EXERCISE INSTRUCTIONS: Below are the records; output them exactly from the first line through the line with "Memories as Yosys", stopping there.

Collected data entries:
------------

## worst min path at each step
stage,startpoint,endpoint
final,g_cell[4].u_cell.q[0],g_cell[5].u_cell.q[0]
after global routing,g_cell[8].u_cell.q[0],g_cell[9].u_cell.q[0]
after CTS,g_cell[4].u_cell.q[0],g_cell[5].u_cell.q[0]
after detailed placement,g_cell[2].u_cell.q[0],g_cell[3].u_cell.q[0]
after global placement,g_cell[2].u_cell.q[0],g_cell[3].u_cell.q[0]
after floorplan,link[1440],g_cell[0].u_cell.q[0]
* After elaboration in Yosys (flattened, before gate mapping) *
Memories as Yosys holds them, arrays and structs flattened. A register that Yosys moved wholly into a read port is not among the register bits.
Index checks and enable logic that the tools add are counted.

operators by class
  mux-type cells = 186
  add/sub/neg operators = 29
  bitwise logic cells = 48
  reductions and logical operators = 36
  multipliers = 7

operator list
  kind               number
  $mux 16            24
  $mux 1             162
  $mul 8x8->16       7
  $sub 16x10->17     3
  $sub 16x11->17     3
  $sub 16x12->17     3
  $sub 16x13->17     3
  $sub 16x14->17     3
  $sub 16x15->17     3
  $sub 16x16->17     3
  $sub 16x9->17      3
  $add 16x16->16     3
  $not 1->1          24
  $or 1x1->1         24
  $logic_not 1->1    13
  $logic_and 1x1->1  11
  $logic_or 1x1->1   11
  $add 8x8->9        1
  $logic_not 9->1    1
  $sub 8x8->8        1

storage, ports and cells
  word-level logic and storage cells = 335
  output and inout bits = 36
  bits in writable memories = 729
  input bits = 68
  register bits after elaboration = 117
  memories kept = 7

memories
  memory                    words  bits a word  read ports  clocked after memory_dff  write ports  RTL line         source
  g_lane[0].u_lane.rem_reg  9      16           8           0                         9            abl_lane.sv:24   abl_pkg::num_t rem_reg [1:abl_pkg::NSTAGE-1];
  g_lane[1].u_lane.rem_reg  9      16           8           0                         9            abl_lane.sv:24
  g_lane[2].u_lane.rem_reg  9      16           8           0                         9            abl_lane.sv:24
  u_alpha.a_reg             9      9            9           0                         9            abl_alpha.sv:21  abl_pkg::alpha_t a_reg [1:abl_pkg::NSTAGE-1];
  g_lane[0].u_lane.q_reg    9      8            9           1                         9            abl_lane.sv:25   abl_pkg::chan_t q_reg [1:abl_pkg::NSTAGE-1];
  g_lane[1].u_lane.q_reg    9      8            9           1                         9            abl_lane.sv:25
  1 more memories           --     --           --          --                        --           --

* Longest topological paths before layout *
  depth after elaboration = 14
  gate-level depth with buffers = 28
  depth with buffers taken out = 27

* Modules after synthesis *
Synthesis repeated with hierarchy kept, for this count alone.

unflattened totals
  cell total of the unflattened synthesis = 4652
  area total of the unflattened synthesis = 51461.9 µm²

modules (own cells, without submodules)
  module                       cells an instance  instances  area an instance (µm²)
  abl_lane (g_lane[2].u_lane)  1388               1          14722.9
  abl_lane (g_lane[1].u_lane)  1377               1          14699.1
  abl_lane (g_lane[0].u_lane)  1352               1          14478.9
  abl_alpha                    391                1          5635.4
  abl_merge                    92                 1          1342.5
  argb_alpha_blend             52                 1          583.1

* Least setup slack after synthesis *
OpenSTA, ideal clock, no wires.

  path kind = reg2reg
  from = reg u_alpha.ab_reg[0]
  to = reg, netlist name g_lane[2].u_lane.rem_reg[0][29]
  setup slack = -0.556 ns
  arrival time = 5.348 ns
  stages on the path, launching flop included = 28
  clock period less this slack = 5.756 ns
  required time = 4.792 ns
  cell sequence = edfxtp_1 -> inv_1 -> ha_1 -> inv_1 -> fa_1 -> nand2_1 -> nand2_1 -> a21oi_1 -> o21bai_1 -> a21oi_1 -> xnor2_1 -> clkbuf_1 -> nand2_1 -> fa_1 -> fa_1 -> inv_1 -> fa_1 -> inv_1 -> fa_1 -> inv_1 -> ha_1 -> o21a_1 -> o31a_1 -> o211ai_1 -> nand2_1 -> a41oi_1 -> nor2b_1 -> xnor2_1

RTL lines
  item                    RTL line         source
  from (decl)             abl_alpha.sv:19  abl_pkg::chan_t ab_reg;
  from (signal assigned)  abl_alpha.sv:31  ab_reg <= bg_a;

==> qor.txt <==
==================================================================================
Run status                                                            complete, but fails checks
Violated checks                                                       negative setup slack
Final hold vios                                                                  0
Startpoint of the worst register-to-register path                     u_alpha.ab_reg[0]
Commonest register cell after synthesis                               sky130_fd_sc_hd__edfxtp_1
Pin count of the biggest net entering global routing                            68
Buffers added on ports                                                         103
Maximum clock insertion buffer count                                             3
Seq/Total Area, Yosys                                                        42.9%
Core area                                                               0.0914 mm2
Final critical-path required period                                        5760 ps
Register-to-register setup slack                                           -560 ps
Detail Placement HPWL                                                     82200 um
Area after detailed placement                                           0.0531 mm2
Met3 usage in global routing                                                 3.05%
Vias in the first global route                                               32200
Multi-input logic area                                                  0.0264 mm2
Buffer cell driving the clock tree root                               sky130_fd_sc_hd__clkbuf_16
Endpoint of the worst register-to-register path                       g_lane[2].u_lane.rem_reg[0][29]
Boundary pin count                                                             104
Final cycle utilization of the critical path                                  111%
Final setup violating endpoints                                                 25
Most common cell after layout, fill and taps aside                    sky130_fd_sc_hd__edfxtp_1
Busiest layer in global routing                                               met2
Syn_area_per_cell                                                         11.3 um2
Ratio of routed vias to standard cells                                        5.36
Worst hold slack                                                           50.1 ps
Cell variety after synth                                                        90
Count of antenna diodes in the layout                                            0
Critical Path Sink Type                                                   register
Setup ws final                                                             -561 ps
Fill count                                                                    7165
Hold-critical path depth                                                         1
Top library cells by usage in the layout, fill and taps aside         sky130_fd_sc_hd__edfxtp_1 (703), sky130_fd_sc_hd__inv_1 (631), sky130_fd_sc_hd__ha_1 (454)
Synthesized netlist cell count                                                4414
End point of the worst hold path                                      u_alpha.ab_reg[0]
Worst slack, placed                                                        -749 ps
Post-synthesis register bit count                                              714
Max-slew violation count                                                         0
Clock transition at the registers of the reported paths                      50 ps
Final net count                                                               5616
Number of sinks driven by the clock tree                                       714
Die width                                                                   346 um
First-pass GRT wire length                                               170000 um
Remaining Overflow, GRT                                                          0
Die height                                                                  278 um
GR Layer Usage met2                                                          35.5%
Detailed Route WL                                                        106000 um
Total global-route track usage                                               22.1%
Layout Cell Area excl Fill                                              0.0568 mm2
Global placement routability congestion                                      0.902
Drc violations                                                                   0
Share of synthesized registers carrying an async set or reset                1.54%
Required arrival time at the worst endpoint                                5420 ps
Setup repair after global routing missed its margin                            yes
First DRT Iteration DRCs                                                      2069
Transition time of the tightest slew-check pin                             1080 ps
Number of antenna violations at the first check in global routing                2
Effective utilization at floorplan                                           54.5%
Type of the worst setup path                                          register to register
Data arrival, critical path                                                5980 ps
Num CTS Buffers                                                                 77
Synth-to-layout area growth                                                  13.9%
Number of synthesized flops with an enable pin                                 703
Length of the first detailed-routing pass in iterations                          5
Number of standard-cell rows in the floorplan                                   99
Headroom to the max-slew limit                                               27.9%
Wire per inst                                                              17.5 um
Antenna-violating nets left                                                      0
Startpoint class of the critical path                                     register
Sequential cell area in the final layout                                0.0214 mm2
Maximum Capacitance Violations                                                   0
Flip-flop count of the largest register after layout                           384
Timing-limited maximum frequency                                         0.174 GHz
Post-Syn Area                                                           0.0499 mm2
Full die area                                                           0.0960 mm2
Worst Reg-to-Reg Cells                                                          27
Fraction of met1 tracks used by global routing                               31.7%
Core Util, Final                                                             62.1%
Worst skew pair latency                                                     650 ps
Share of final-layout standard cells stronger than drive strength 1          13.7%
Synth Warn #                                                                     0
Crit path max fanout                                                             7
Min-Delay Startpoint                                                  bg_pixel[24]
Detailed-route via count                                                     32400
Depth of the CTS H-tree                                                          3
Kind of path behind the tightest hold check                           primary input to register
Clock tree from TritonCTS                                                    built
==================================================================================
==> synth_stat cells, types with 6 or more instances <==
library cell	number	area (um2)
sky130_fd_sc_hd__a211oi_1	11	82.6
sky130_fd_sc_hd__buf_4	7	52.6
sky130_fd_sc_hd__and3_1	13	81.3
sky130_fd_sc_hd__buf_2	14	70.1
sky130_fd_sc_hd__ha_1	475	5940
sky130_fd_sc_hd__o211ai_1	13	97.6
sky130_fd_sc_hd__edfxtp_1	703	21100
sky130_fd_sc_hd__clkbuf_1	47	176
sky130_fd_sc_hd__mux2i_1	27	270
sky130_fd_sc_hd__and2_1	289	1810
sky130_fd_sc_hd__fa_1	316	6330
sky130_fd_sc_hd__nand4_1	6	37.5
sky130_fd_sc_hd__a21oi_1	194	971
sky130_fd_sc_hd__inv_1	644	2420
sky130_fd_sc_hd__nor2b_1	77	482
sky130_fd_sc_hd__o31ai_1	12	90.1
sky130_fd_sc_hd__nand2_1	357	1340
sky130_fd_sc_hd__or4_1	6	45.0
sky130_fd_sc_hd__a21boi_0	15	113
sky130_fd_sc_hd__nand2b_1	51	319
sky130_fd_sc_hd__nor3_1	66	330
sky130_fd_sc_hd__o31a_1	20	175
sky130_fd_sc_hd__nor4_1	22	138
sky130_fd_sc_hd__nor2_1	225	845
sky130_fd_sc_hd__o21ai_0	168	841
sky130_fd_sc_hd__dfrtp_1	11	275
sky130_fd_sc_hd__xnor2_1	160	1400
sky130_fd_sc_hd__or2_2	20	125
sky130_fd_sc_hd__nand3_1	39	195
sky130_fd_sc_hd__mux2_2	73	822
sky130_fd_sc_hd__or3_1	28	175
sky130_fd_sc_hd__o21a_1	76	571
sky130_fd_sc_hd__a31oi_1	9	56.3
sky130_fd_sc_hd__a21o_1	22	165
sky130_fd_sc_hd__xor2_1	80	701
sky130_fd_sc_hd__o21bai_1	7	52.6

------------

SOLUTION TO THIS EXERCISE:
## worst min path at each step
stage,startpoint,endpoint
final,g_cell[4].u_cell.q[0],g_cell[5].u_cell.q[0]
after global routing,g_cell[8].u_cell.q[0],g_cell[9].u_cell.q[0]
after CTS,g_cell[4].u_cell.q[0],g_cell[5].u_cell.q[0]
after detailed placement,g_cell[2].u_cell.q[0],g_cell[3].u_cell.q[0]
after global placement,g_cell[2].u_cell.q[0],g_cell[3].u_cell.q[0]
after floorplan,link[1440],g_cell[0].u_cell.q[0]
* After elaboration in Yosys (flattened, before gate mapping) *
Memories as Yosys holds them, arrays and structs flattened. A register that Yosys moved wholly into a read port is not among the register bits.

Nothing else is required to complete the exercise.